Are common function wrappers possible in C ++?

This happened when I was looking for an error in a function shell boost::fusion::fusedwhen using decltype. The problem is that the invalid decltype type is a compilation error, even if the required template instance is not used, and I cannot figure out how to get around this in order to create a common wrapper of functions.

Here is my one-argument wrapper attempt:

#include <utility>
#include <type_traits>

template <class T>
typename std::add_rvalue_reference<T>::type declval();

template <class Fn, class Arg>
struct get_return_type
{
    typedef decltype(declval<Fn>()(declval<Arg>())) type;
};

template <class Fn>
struct wrapper
{
    explicit wrapper(Fn fn) : fn(fn) {}
    Fn fn;

    template <class Arg>
    typename get_return_type<Fn,Arg&&>::type
        operator()(Arg&& arg)
    {
        return fn(std::forward<Arg>(arg));
    }

    template <class Arg>
    typename get_return_type<const Fn,Arg&&>::type
        operator()(Arg&& arg)
    {
        return fn(std::forward<Arg>(arg));
    }
};

The problem is that this does not work for cases where the arguments of the non-envelope version are not converted to arguments for the const version.
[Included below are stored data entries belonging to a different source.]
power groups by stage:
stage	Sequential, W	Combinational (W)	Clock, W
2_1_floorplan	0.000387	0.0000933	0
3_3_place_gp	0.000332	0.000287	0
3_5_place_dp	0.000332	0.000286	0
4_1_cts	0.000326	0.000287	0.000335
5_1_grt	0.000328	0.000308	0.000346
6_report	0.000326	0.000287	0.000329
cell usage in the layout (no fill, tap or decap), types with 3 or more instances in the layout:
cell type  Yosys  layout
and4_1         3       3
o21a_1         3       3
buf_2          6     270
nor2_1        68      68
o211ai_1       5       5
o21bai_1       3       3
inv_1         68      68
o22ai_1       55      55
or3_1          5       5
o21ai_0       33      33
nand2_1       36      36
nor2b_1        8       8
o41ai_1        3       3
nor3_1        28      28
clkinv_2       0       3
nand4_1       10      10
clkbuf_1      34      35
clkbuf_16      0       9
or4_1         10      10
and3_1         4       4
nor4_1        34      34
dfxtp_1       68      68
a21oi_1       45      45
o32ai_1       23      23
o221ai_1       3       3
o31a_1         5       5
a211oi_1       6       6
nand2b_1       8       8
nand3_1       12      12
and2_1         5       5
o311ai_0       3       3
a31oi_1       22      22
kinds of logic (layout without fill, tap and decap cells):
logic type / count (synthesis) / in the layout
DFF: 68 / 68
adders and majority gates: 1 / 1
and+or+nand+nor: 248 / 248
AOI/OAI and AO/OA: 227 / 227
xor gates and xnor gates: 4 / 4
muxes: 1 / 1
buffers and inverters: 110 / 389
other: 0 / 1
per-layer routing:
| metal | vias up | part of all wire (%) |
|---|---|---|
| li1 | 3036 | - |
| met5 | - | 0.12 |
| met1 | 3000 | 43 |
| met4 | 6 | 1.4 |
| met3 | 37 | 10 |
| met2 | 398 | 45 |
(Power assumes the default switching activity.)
[src/hw/rtl/cau_div_stage.sv]
module cau_div_stage #(
    parameter int BIT = 31
) (
    input  logic           i_clk,
    input  logic           i_rst_n,
    input  cau_pkg::t_pipe i_pipe,
    output cau_pkg::t_pipe o_pipe
);

    logic [cau_pkg::REM_BITS-1:0] w_dk;
    logic                         w_ge_re, w_ge_im;
    cau_pkg::t_pipe               n_pipe;

    assign w_dk    = cau_pkg::REM_BITS'(i_pipe.den) << BIT;
    assign w_ge_re = i_pipe.rem_re >= w_dk;
    assign w_ge_im = i_pipe.rem_im >= w_dk;

    // Restoring step: one quotient bit per lane.
    always_comb begin
        n_pipe = i_pipe;
        if (w_ge_re) begin
            n_pipe.rem_re    = i_pipe.rem_re - w_dk;
            n_pipe.q_re[BIT] = 1'b1;
        end
        if (w_ge_im) begin
            n_pipe.rem_im    = i_pipe.rem_im - w_dk;
            n_pipe.q_im[BIT] = 1'b1;
        end
    end

    always_ff @(posedge i_clk) begin
        if (!i_rst_n) begin
            o_pipe.valid <= 1'b0;
        end else begin
            o_pipe.valid <= i_pipe.valid;
        end
        o_pipe.is_div <= n_pipe.is_div;
        o_pipe.res    <= n_pipe.res;
        o_pipe.neg_re <= n_pipe.neg_re;
        o_pipe.neg_im <= n_pipe.neg_im;
        o_pipe.big_re <= n_pipe.big_re;
        o_pipe.big_im <= n_pipe.big_im;
        o_pipe.rem_re <= n_pipe.rem_re;
        o_pipe.rem_im <= n_pipe.rem_im;
        o_pipe.q_re   <= n_pipe.q_re;
        o_pipe.q_im   <= n_pipe.q_im;
        o_pipe.den    <= n_pipe.den;
    end

endmodule

[config.mk]
export PLATFORM = sky130hd
export DESIGN_NAME = cau_div_stage
export DESIGN_NICKNAME = d
export VERILOG_FILES = /design/src/hw/rtl/cau_pkg.sv /design/src/hw/rtl/cau_div_stage.sv
export SDC_FILE = /design/constraint.sdc
export NUM_CORES = 1
export LEC_CHECK = 0
export ABC_AREA = 0
export BUFFER_PORTS_ARGS = -buffer_cell sky130_fd_sc_hd__buf_2
export CAP_MARGIN = 10
export CORE_AREA = 2 2 304 306
export DETAILED_ROUTE_END_ITERATION = 8
export DIE_AREA = 0 0 306 308
export PLACE_DENSITY_LB_ADDON = 0.12
export SYNTH_ARGS = -nofsm -noshare
export SYNTH_HDL_FRONTEND = slang
export SYNTH_SLANG_ARGS = --single-unit
[constraint.sdc]
create_clock -name i_clk -period 4.9 [get_ports i_clk]
set_input_delay 0.735 -clock i_clk [delete_from_list [all_inputs] [get_ports i_clk]]
set_output_delay 0.735 -clock i_clk [all_outputs]
set_load 0.05 [all_outputs]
For instance:

#include <iostream>

struct x {};
struct y {};

struct foo
{
    void operator()(x) { std::cout << "void operator()(x)" << std::endl; }
    void operator()(y) const { std::cout << "void operator()(y) const" << std::endl; }
};

int main()
{
    wrapper<foo> b = wrapper<foo>(foo());
    b(x()); // fail
}

It seems to me that the failure of the decltype expression caused by void operator()(y) constit should simply lead to the removal of this function due to SFINAE.